0
votes

I am new to sas and need some help (yes, Ive looked through everything - maybe I am just not asking it the right way but here I am): lets say I want to create a dataset from sashelp.cars and I want there to be 5 observations for every make:

ie: 5 obs for acura, 5 obs for audi, 5 obs for bmw etc. ANd I want all the data returned, but only limited to the 5 observations per make.

How would I do this without a macro but a loop instead? My actual data set has 93 distinct values and I don't want to use 93 macro calls

Thanks in advance!!!!

1
You need to post what you've tried as well here. If you have no idea of where to start, you need to use an explicit OUTPUT statement and BY group processing with the FIRST statement. The code is about 10 lines in total, a PROC SORT (assuming it's not sorted) and then a data step.Reeza

1 Answers

1
votes

Which 5 obs do you want for each make? The first 5? The last 5? Some sort of random sample?

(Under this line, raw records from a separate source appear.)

Source: an optimization exercise on an open RTL-to-GDS flow (aim: small area). Production flows keep margins and buffers that such runs may drop. Only simulation tests tie the RTL to the original design; equivalence was not proved. Power figures rest on the tool's default switching activity, not on a simulated workload.

--- flow/run.sh ---
#!/bin/bash
# Layout flow: the standard ORFS flow (standard.sh) with two changes.
#  1. Synthesis maps the logic with an area-oriented ABC script
#     (flow/abc_area.script).  ORFS's scripts folder is copied and only its
#     abc_speed.script is replaced; the yosys passes, the registers, the
#     flattening and renaming of synth_recipe.tcl stay as they are, and all
#     later steps run the same ORFS scripts.
#  2. Input and output ports are buffered with the smallest buffer cell
#     (sky130_fd_sc_hd__buf_1).
# The make output goes to layout.log; each ORFS step keeps its own log
# under orfs/logs/.
set -euo pipefail
cd "$(dirname "$0")/.."
WORK="$PWD"
rm -rf "$WORK/scripts_area"
cp -r "$FLOW_HOME/scripts" "$WORK/scripts_area"
cp "$WORK/flow/abc_area.script" "$WORK/scripts_area/abc_speed.script"
export BUFFER_PORTS_ARGS="-buffer_cell sky130_fd_sc_hd__buf_1"
bash standard.sh SCRIPTS_DIR="$WORK/scripts_area" "${1:-finish}" > layout.log 2>&1
--- flow/abc_area.script ---
&get -n
&st
&dch
&nf -a -p -C 32 -F 8 -A 8 -R 1000
&st
&syn2
&if -g -K 6
&synch2
&nf -a -p -C 32 -F 8 -A 8 -R 1000
&st
&dch -f
&nf -a -p -C 32 -F 8 -A 8 -R 1000
&st
&syn2
&dch -f
&nf -a -p -C 32 -F 8 -A 8 -R 1000
&st
&dch -f
&nf -a -p -C 32 -F 8 -A 8 -R 1000
&st
&syn4
&dch -f
&nf -a -p -C 32 -F 8 -A 8 -R 1000
&st
&syn4
&dch -f
&nf -a -p -C 32 -F 8 -A 8 -R 1000
&st
&syn4
&dch -f
&nf -a -p -C 32 -F 8 -A 8 -R 1000
&put
--- standard.sh ---
#!/bin/bash
# synth_recipe.tcl (not shown) runs the flow's synth.tcl, then flattens the netlist and writes it again
# the make line also repeats each setting of config.mk as NAME=value (left out here)
make -C /OpenROAD-flow-scripts/flow DESIGN_CONFIG=/design/flow/config.mk WORK_HOME=/design/flow/orfs CLKGATE_MAP_FILE= SYNTH_SCRIPT=/design/flow/synth_recipe.tcl "${@:-finish}"
--- config.mk ---
export PLATFORM = sky130hd
export DESIGN_NAME = pisb_sense
export DESIGN_NICKNAME = pisb_sense
export VERILOG_FILES = /design/flow/design.v
export SDC_FILE = /design/flow/constraint.sdc
export NUM_CORES = 4
export LEC_CHECK = 0
export CAP_MARGIN = 20
export CORE_MARGIN = 2
export CORE_UTILIZATION = 70
export CTS_CLUSTER_DIAMETER = 80
export CTS_CLUSTER_SIZE = 22
export SLEW_MARGIN = 20
--- constraint.sdc ---
create_clock -name core_clock -period 25.0 [get_ports {clk}]
set_input_delay 5.0000 -clock core_clock [delete_from_list [all_inputs] [get_ports {clk}]]
set_output_delay 5.0000 -clock core_clock [all_outputs]
set_load 0.01 [all_outputs]
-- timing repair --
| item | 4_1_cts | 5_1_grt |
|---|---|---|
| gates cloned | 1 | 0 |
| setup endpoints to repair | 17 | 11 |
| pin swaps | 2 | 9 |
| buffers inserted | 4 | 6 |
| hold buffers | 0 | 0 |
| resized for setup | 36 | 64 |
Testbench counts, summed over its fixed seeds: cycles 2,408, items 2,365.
From an optimization exercise on the open Yosys and OpenROAD flow, aimed at small area; shortcuts taken in it are not production practice.
In this exercise RTL edits were held to simulation tests only and were not proved equivalent to the original.
No activity file was given, so power comes from the tool's default toggle rates.

[design/flow/flow/run.sh]
#!/bin/bash
# Layout flow: the standard flow (standard.sh) with these settings of its own:
#  - synthesis is the standard synthesis script, with an area-oriented ABC mapping
#    script (flow/abc_area.script) in place of ORFS's abc_speed.script; it maps only
#    the combinational logic, so the registers are the standard synthesis's;
#  - the port buffers are sky130_fd_sc_hd__buf_1 (every input and output port still
#    gets its buffer);
#  - clock tree synthesis uses clkbuf_4 buffers and inserts no dummy loads.
# Each step's output goes to a log file here (synth.log, standard.log); ORFS keeps a log
# per step under orfs/logs.
set -euo pipefail
rm -rf abc_scripts
cp -r "$FLOW_HOME/scripts" abc_scripts
cp flow/abc_area.script abc_scripts/abc_speed.script
bash standard.sh "SCRIPTS_DIR=$PWD/abc_scripts" synth > synth.log 2>&1
bash standard.sh \
  "BUFFER_PORTS_ARGS=-buffer_cell sky130_fd_sc_hd__buf_1" \
  "CTS_ARGS=-sink_clustering_enable -repair_clock_nets -buf_list sky130_fd_sc_hd__clkbuf_4 -dont_use_dummy_load" \
  finish > standard.log 2>&1
[design/flow/flow/abc_area.script]
&get -n
&st
&dch -f
&nf -a -F 10 -A 10
&st
&dch -f
&nf -a -F 10 -A 10
&st
&dch -f
&nf -a -F 10 -A 10
&put
topo
stime -c
[design/flow/standard.sh]
#!/bin/bash
# synth_recipe.tcl (not shown) runs the flow's synth.tcl, then flattens the netlist and writes it again
# the make line also repeats each setting of config.mk as NAME=value (left out here)
make -C /OpenROAD-flow-scripts/flow DESIGN_CONFIG=/design/flow/config.mk WORK_HOME=/design/flow/orfs CLKGATE_MAP_FILE= SYNTH_SCRIPT=/design/flow/synth_recipe.tcl "${@:-finish}"
[design/flow/config.mk]
export PLATFORM = sky130hd
export DESIGN_NAME = smbus_engine
export DESIGN_NICKNAME = smbus_engine
export VERILOG_FILES = /design/flow/design.v
export SDC_FILE = /design/flow/constraint.sdc
export NUM_CORES = 4
export LEC_CHECK = 0
export CAP_MARGIN = 20
export CORE_MARGIN = 2
export CORE_UTILIZATION = 40
export PLACE_DENSITY = 0.6
export SLEW_MARGIN = 20
[design/flow/constraint.sdc]
create_clock -name core_clock -period 5.0 [get_ports {clk}]
set_input_delay 1.0000 -clock core_clock [delete_from_list [all_inputs] [get_ports {clk}]]
set_output_delay 1.0000 -clock core_clock [all_outputs]
set_load 0.01 [all_outputs]
[design/flow/design.v]
module smbus_engine #(
    parameter CAP      = 48,    
    parameter FE_DELAY = 2      
) (
    input  wire        clk,
    input  wire        rst,
    input  wire        cmd_valid,
    output wire        cmd_ready,
    input  wire [7:0]  cmd_op,
    input  wire [3:0]  cmd_bus,
    input  wire [7:0]  cmd_addr,
    input  wire [7:0]  cmd_byte,
    input  wire [15:0] cmd_val16,
    input  wire [7:0]  cmd_t,
    input  wire [1:0]  cmd_datw,
    input  wire [1:0]  cmd_datr,
    input  wire        cmd_ed,
    input  wire        cfg_fast,
    input  wire [4:0]  cfg_nbus,
    input  wire [7:0]  cfg_max_retries,
    output wire        res_valid,
    output wire [3:0]  res_code,
    output wire [15:0] res_val,
    output wire [8:0]  res_size,
    output wire [8:0]  res_entry,
    output wire [7:0]  res_attempt,
    output wire        ev_valid,
    output wire [1:0]  ev_kind,
    output wire [1:0]  ev_reg,
    output wire [31:0] ev_wdata,
    input  wire        ev_ready,
    input  wire [31:0] ev_rdata,
    output wire [5:0]  buf_addr,
    output wire        buf_we,
    output wire [7:0]  buf_wdata,
    input  wire [7:0]  buf_rdata
);
    localparam E_OK = 4'd0, E_FEMPTY = 4'd1, E_TIMEOUT = 4'd3,
               E_BUFSMALL = 4'd8, E_SHAPE = 4'd9, E_NOBUS = 4'd12;
    localparam [4:0] S_IDLE = 5'b0_00_11,    
                     S_DONE = 5'b0_01_11,    
                     S_SEQ  = 5'b0_01_01,    
                     S_COL  = 5'b0_11_00,    
                     S_FEW  = 5'b0_00_10,    
                     S_PRD  = 5'b0_10_00,    
                     S_PWT  = 5'b0_01_10,    
                     S_RRD  = 5'b1_10_00,    
                     S_RW1  = 5'b1_10_01,    
                     S_RWT  = 5'b0_10_10,    
                     S_RW2  = 5'b0_10_01;    
    localparam [1:0] P_SINGLE = 2'b00, P_DISC = 2'b10, P_MAIN = 2'b11, P_FAST = 2'b01;
    reg [4:0]  state;
    reg        rdp;            
    reg        blk;            
    reg        i2c;            
    reg [3:0]  bus;
    reg [6:0]  addr;
    reg [7:0]  cbyte;
    reg [15:0] val16;
    reg [1:0]  t2;             
    reg        tbig;           
    reg [1:0]  dat;            
    reg        ed;
    reg [7:0]  max_retries;
    reg [1:0]  pass;
    reg [8:0]  size;           
    reg [7:0]  attempt;
    reg [5:0]  cnt;            
    reg [29:0] dr;             
    reg [3:0]  err;
    wire [10:0] elapsed = {dr[29:20], dr[15]};
    wire [3:0]  fe_n    = dr[19:16];
    wire [15:0] rdv     = {dr[15:8], dr[7:0]};
    wire [10:0] el_step = {elapsed[9:0], elapsed[10] ^ elapsed[8]};
    wire [3:0]  fe_step = {fe_n[2:0], fe_n[3] ^ fe_n[2]};
    localparam [3:0] FE_SEED = 4'h2;               
    wire hs = ev_ready;        
    wire [31:0] r = ev_rdata;
    wire [5:0] cnt_inc = cnt + 6'd1;
    wire       last    = ({3'd0, cnt_inc} == size);
    wire       c_rw    = cmd_op[0];
    wire [3:0] c_size  = cmd_op[4:1];
    wire       c_cls0  = (cmd_op[7:5] == 3'd0);
    wire c_quick = c_cls0 && c_size == 4'd0;
    wire c_byte  = c_cls0 && c_size == 4'd1;
    wire c_bdata = c_cls0 && c_size == 4'd2;
    wire c_wdata = c_cls0 && c_size == 4'd3;
    wire c_block = c_cls0 && c_size == 4'd5;
    wire c_i2cb  = c_cls0 && c_size == 4'd8;
    wire c_valid = c_quick | c_byte | c_bdata | c_wdata | c_block | c_i2cb;
    wire [7:0] blen = buf_rdata;                    
    wire o_i2c = cmd_op[4];
    wire o_blk = cmd_op[4] | cmd_op[3];
    wire shape_bad = (o_blk && !c_rw && blen >= 8'd48) ||
                     (o_i2c && c_rw && blen >= 8'd61);
    reg [5:0] plan_ss;
    always @(*) begin
        if (o_i2c)        plan_ss = c_rw ? 6'd3 : 6'd2;
        else if (o_blk)   plan_ss = c_rw ? (cfg_fast ? 6'd3 : 6'd4) : 6'd3;
        else              plan_ss = {4'd0, cmd_op[2:1]} + 6'd1 + {5'd0, cmd_op[2] & c_rw};
        if (o_i2c | (o_blk & ~c_rw)) plan_ss = plan_ss + blen[5:0];
    end
    reg [10:0] budget;
    always @(*) begin
        if (tbig) budget = 11'h737;
        else case (t2)
            2'd0: budget = 11'h33f;
            2'd1: budget = 11'h453;
            2'd2: budget = 11'h3f0;
            default: budget = 11'h014;
        endcase
    end
    wire i0 = (cnt == 6'd0);
    wire i1 = (cnt == 6'd1);
    wire i2 = (cnt == 6'd2);
    wire ilt3 = (cnt[5:2] == 4'd0) & ~(cnt[1] & cnt[0]);
    wire [7:0] payload = blk ? buf_rdata : (cnt[0] ? val16[15:8] : val16[7:0]);
    wire       d_lsb   = rdp & (~i0 | (size[8:2] == 7'd0) & ~(size[1] & size[0]));
    wire [7:0] d_w     = i1 ? cbyte : (i0 | rdp) ? {addr, d_lsb} : payload;
    wire       dod     = ~rdp | (ilt3 & ~(i1 & last));        
    wire [31:0] req = {cnt[3:0],                     
                       bus,                          
                       i0 | (rdp & i2),              
                       dod,                          
                       ~(dod | last),                
                       last,                         
                       t2,                           
                       last ? dat : 2'd0,            
                       pass == P_FAST && i2,         
                       last & ed,                    
                       i0 ? size[5:0] : 6'd0,        
                       d_w};                         
    wire check_ti = !(pass == P_FAST && cnt >= 6'd3);
    reg [3:0] vcode;
    always @(*) begin
        vcode = E_OK;
        if (r[10])                                  vcode = 4'd2;
        else if (r[9])                              vcode = 4'd3;
        else if (r[8])                              vcode = 4'd4;
        else if (r[11])                             vcode = 4'd5;
        else if (check_ti && r[15:12] != cnt[3:0])  vcode = 4'd6;
        else if (r[30])                             vcode = 4'd7;
    end
    wire       col   = (state == S_COL);
    wire [1:0] off   = {col | ~i2c, col ^ i2c};
    wire [6:0] bidx  = {1'b0, cnt} - {5'd0, off};
    wire       store = (pass[0] | (i2c & rdp)) & ~bidx[6];
    wire       over  = bidx[5] & bidx[4];           
    assign cmd_ready   = (state == S_IDLE);
    assign res_valid   = (state == S_DONE);
    assign res_code    = err;
    assign res_val     = rdv;
    assign res_size    = size;
    assign res_entry   = (cnt == 6'd63) ? 9'h1FF : {3'd0, cnt};
    assign res_attempt = attempt;
    wire seq = (state == S_SEQ);
    assign ev_valid = ~(state[1] & state[0]);
    assign ev_kind  = state[1:0];
    assign ev_reg   = state[3:2] & {2{~state[1]}};
    assign ev_wdata = seq ? req :
                      (state == S_FEW) ? FE_DELAY :
                      (state == S_PWT) ? 32'd1 :
                      (state == S_RWT) ? 32'd10 :
                      {state[4], 1'b1, dr};
    wire disc_bad = pass == P_DISC && last && r[7:0] > 8'd59;
    wire [3:0] col_code = r[31] ? E_FEMPTY :
                          (vcode != E_OK) ? vcode :
                          ((store & over) | disc_bad) ? E_BUFSMALL : E_OK;
    wire accept = col & hs & ~r[31] & (vcode == E_OK) & ~(store & over);
    assign buf_we    = accept & store;
    assign buf_addr  = (state == S_IDLE) ? 6'd0 : bidx[5:0];
    assign buf_wdata = r[7:0];
    always @(posedge clk) begin
        begin
            case (state)
                S_IDLE: begin
                        rdp         <= c_rw;
                        blk         <= o_blk;
                        i2c         <= o_i2c;
                        bus         <= cmd_bus;
                        addr        <= cmd_addr[6:0];
                        cbyte       <= cmd_byte;
                        val16       <= cmd_val16;
                        t2          <= cmd_t[1:0];
                        tbig        <= |cmd_t[7:2];
                        dat         <= c_rw ? cmd_datr : cmd_datw;
                        ed          <= cmd_ed;
                        max_retries <= cfg_max_retries;
                        attempt     <= 8'd0;
                        cnt         <= 6'd0;
                        size        <= {3'd0, plan_ss};
                        pass        <= (o_blk & ~o_i2c & c_rw) ? (cfg_fast ? P_FAST : P_DISC) : P_SINGLE;
                        err         <= (c_valid && {1'b0, cmd_bus} >= cfg_nbus) ? E_NOBUS : E_SHAPE;
                        if (cmd_valid)
                            state <= (!c_valid || {1'b0, cmd_bus} >= cfg_nbus || cmd_addr[7] || shape_bad)
                                     ? S_DONE : S_SEQ;
                end
                S_SEQ: begin
                    dr[19:16] <= FE_SEED;
                    {dr[29:20], dr[15]} <= budget;
                    if (hs) begin
                        if (last) begin
                            cnt        <= 6'd0;
                            state      <= (pass == P_FAST) ? S_PRD : S_COL;
                        end else begin
                            cnt <= cnt_inc;
                        end
                    end
                end
                S_COL: begin
                    if (cnt[0]) dr[15:0] <= {8'd0, r[7:0]};
                    else        dr[15:8] <= r[7:0];
                    err <= col_code;
                    if (hs) begin
                        dr[19:16] <= r[31] ? fe_step : FE_SEED;
                        if (r[31]) begin
                            if (&fe_n) begin
                                state <= S_RRD;
                            end else begin
                                state     <= S_FEW;
                            end
                        end else if (vcode != E_OK) begin
                            state <= S_RRD;
                        end else if (store & over) begin
                            state <= S_RRD;
                        end else begin
                            cnt       <= cnt_inc;
                            if ((pass == P_FAST && cnt == 6'd3) || (pass == P_DISC && last && r[7:0] <= 8'd59))
                                size <= 9'd4 + {1'b0, r[7:0]};
                            if ((pass == P_FAST && cnt == 6'd3) ? (r[7:0] == 8'd0) : (last && !(pass == P_FAST && cnt == 6'd2))) begin
                                if (pass == P_DISC) begin
                                    if (r[7:0] > 8'd59) begin
                                        cnt   <= 6'd63;
                                        state <= S_RRD;
                                    end else begin
                                        pass  <= P_MAIN;
                                        cnt   <= 6'd0;
                                        state <= S_SEQ;
                                    end
                                end else begin
                                    state <= S_DONE;
                                end
                            end
                        end
                    end
                end
                S_FEW: if (hs) state <= S_COL;
                S_PRD: begin
                    err <= E_TIMEOUT;
                    if (hs) begin
                        if (!r[26]) begin
                            state <= S_COL;
                        end else if (&elapsed) begin
                            cnt   <= 6'd63;
                            state <= S_RRD;
                        end else begin
                            state <= S_PWT;
                        end
                    end
                end
                S_PWT: begin
                    if (hs) begin
                        {dr[29:20], dr[15]} <= el_step;
                        state    <= S_PRD;
                    end
                end
                S_RRD: begin
                    dr <= r[29:0];                  
                    if (hs) state <= S_RW1;
                end
                S_RW1: if (hs) state <= S_RWT;
                S_RWT: if (hs) state <= S_RW2;
                S_RW2: begin
                    if (hs) begin
                        if (!err[3] && attempt != max_retries) begin
                            attempt <= attempt + 8'd1;
                            cnt     <= 6'd0;
                            if (pass[1]) begin
                                pass <= P_DISC;
                                size <= 9'd4;
                            end else if (pass[0]) begin
                                size <= 9'd3;
                            end
                            state   <= S_SEQ;
                        end else begin
                            state <= S_DONE;
                        end
                    end
                end
                default: state <= S_IDLE;    
            endcase
        end
        if (rst) state <= S_IDLE;
    end
endmodule
==> results.py, run 1 <==
metrics = {
    "run": {
        "maxCapViolations": 0,
    },
    "critical_path": {
        "start_kind": "register",
        "critPathRequiredTime_ps": 4000,
        "cpPeakStageDelay_ps": 400,
        "worstSetupEndpointType": "primary output",
        "path_cells": "nand2b_1 -> nor3_4 -> and2_1 -> clkinv_1 -> ha_1 -> clkinv_1 -> ha_1 -> fa_1 -> nor3b_1 -> xnor2_1 -> nor3_1 -> nor4_2 -> buf_1",
        "cp_max_fo": 9,
        "critical_path_class": "reg -> out",
        "cp_data_arrival_time_ps": 3680,
        "crit_slowest_cell": "fa_1",
    },
    "grt": {
        "grt_overflow": 0,
        "grt_pass1_vias": 5729,
        "grt_pass1_wl_um": 31900,
        "antenna_found_initial": 1,
        "grt_start_max_net_pins": 35,
        "grtUsageTotal_pct": 23.8,
    },
    "power_and_ir_drop": {
        "power_uw": 3970,
        "power_density_mw_per_mm2": 498,
        "pwr-share-comb_pct": 42.4,
        "p_int_uw": 2310,
        "power_switching_uw": 1660,
        "p_leak_uw": 0.00277,
        "ir_worst_vdd_v": 0.000194,
        "power_frac_seq_pct": 45.9,
        "swShare_pct": 41.7,
        "power_frac_clock_pct": 11.7,
    },
    "floorplan": {
        "num_rows": 47,
        "initial_utilization_pct": 41.0,
        "dieArea_mm2": 0.0181,
        "ioPinCount": 215,
        "coreArea_mm2": 0.0166,
        "die_h_um": 134,
        "die_w_um": 134,
    },
    "routing": {
        "vias": 5968,
        "wl_per_cell_um": 20.0,
        "route.detailed.drc": 0,
        "drtPass1Iterations": 5,
        "drt_iter0_drc": 425,
        "routed_wirelength_um": 21500,
        "vias_per_cell": 5.54,
        "drtAntennaViolNets": 0,
    },
    "logic_synthesis": {
        "synth_seq_cells": 116,
        "synth_edf_count": 111,
        "ys_types": 58,
        "syn_nets": 782,
        "synth-compound-area-share_pct": 18.5,
        "yosys_warnings": 1,
        "ys_seq_area_share_pct": 50.4,
        "muxShareOfSynthArea_pct": 1.65,
        "synthCells": 638,
        "syn_avg_cell_area_um2": 10.7,
        "synth_top_family_by_area": "compound AO/OA/AOI/OAI gates",
        "async_flop_share_pct": 0,
        "synth_xor_area_share_pct": 4.06,
        "syn_area_mm2": 0.00681,
        "synth-simple-area-share_pct": 14.4,
        "synth_top_flop_cell": "edfxtp_1",
        "synthAdderAreaFrac_pct": 5.55,
    },
    "placed_design": {
        "routabilityCongestion": 0.883,
        "dpl.hpwl_um": 16600,
        "portBuffers": 214,
    },
    "final_layout": {
        "nFillCells": 1655,
        "multi_input_area_mm2": 0.00305,
        "syn2layout_area_growth_pct": 17.1,
        "drive_above_1_share_pct": 4.79,
        "register_area_mm2": 0.00343,
        "nets": 1002,
    },
    "hold_path": {
        "hp-class": "reg -> reg",
    },
    "clock_tree": {
        "cts_setup_buffers": 0,
        "cts_tree": "done",
        "cts_sinks": 116,
        "path_clk_slew_ps": 90,
        "cts_max_level": 4,
        "cts_buffers": 17,
        "clock_latency_ps": 530,
        "root_buffer": "clkbuf_4",
        "cts_buffer_depth": 2,
    },
    "timing": {
        "setup_tns_ps": 0,
        "rsz0062_at_grt": "no",
        "fin_skew_ps": 33.0,
        "hold_viol_final": 0,
        "max_freq_mhz": 214,
        "min_period_ps": 4680,
        "slew_headroom_pct": 38.5,
        "period_share_pct": 93.6,
        "tightest_slew_ps": 922,
        "setup_viol": 0,
        "drv_slew": 0,
    },
    "status": {
        "status": "timing/DRC/antenna clean",
    },
}
[cell usage after synthesis (all sizes together) (5+ instances only)]
library cell / count / share of area [%]
a31oi: 8 / 0.74
a221o: 8 / 1.2
nor2b: 10 / 0.92
nand2b: 7 / 0.64
and3: 11 / 1.0
o211ai: 6 / 0.66
dfxtp: 5 / 1.5
xor2: 8 / 1.0
a21oi: 43 / 3.2
a22o: 21 / 2.7
nand3: 9 / 0.66
a211o: 6 / 0.77
nor4: 7 / 0.64
a22oi: 6 / 0.66
mux2i: 9 / 1.3
edfxtp: 111 / 49
clkinv: 36 / 2.0
a21o: 9 / 0.99
xnor2: 21 / 2.7
nand2: 44 / 2.4
and2: 5 / 0.46
nor3: 21 / 1.5
ha: 27 / 5.0
nor2: 58 / 3.2
o21ai: 39 / 2.9
buf: 32 / 3.3
a211oi: 6 / 0.66
[sequential cells by signal, indices dropped and copies added (netlist names)]
name         cells
dr              30
val16           16
addr             7
max_retries      8
state            5
cbyte            8
ed               1
i2c              1
size             9
tbig             1
cnt              6
blk              1
t2               2
pass             2
dat              2
attempt          8
rdp              1
bus              4
err              4
[cells by family after synthesis]
logic type                 Yosys count
AOI/OAI and AO/OA                  185
xor gates and xnor gates            30
adders and majority gates           29
buffers and inverters               68
DFF                                116
muxes                               11
and+or+nand+nor                    199
[power by group through the flow]
stage | logic, uW | clock network, uW | registers [uW]
after floorplan | 1050 | 0 | 1810
after global placement | 1680 | 0 | 1830
after detailed placement | 1680 | 0 | 1840
after CTS | 1690 | 475 | 1820
after global routing | 1860 | 514 | 1860
final | 1680 | 465 | 1820
[per-layer routing]
layer | GRT usage, % | routed length (um)
met5 | 0 | 0
met2 | 39.4 | 10600
met3 | 6.46 | 1710
met4 | 8.30 | 499
met1 | 30.2 | 8750
[what timing repair did]
item,4_1_cts,5_1_grt
pin swaps,0,2
resized for setup,1,3
endpoints found under the hold margin,0,0
hold buffers,0,0
endpoints found under the setup margin,1,1
[worst max-delay path: cells and delay by family, from the launching register on]
kind | cells | cell delay (ps)
buffers and inverters | 3 | 340
and+or+nand+nor | 6 | 1280
adders and majority gates | 3 | 880
DFF | 1 | 390
xor gates and xnor gates | 1 | 270
[final cells by class]
class | instances | area share [%]
Sequential cell | 116 | 43.1
Multi-Input combinational cell | 454 | 38.3
Timing Repair Buffer | 233 | 11.9
Tap cell | 220 | 3.45
Inverter | 36 | 1.70
Clock buffer | 17 | 1.60
Antenna cell | 1 | 0.0314
[metrics by stage]
stage	area (um2)	std cells	hold WS [ps]	utilization, %	setup slack, ps
after floorplan	6820	638	517	-	169
after global placement	7820	1059	551	47.2	616
after detailed placement	7820	1059	559	47.2	498
after CTS	7960	1076	575	48.0	80.0
after global routing	7970	1077	546	48.1	32.8
final	7970	1077	519	48.1	319
[cells in the final DEF (no fill, tap or decap), types with 9 or more instances in the layout]
cell and instances:
a21o_1 9, a21oi_1 43, a22o_1 21, and3_1 11, buf_1 214, buf_4 19
clkbuf_4 17, clkinv_1 36, edfxtp_1 111, ha_1 27, mux2i_1 9, nand2_1 44
nand3_1 9, nor2_1 58, nor2b_1 10, nor3_1 19, o21ai_0 39, xnor2_1 21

If it's the latter, proc surveyselect is the way to go:

proc sort data = sashelp.cars out = cars;
  by make;
run;

proc surveyselect 
  data = cars
  out = mysample
  method = URS 
  n = 5
  selectall;
  strata make;
run;

Setting method = URS requests unrestricted random sampling with replacement. As this allows the same row to be selected multiple times, we are guaranteed 5 rows per make in the sample, even if there are < 5 in the input dataset. If you just want to take all available rows in that scenario, you can use method = srs to request simple random sampling.

If you want the first 5 per make, then sort as before, then use a data step:

data mysample;
  set cars;
  by make;
  if first.make then rowcount = 0;
  rowcount + 1;
  if rowcount <= 5;
run;

Getting the last 5 rows per make is very similar - if you have a key column that you can use to reverse the order within each make, that's the simplest option.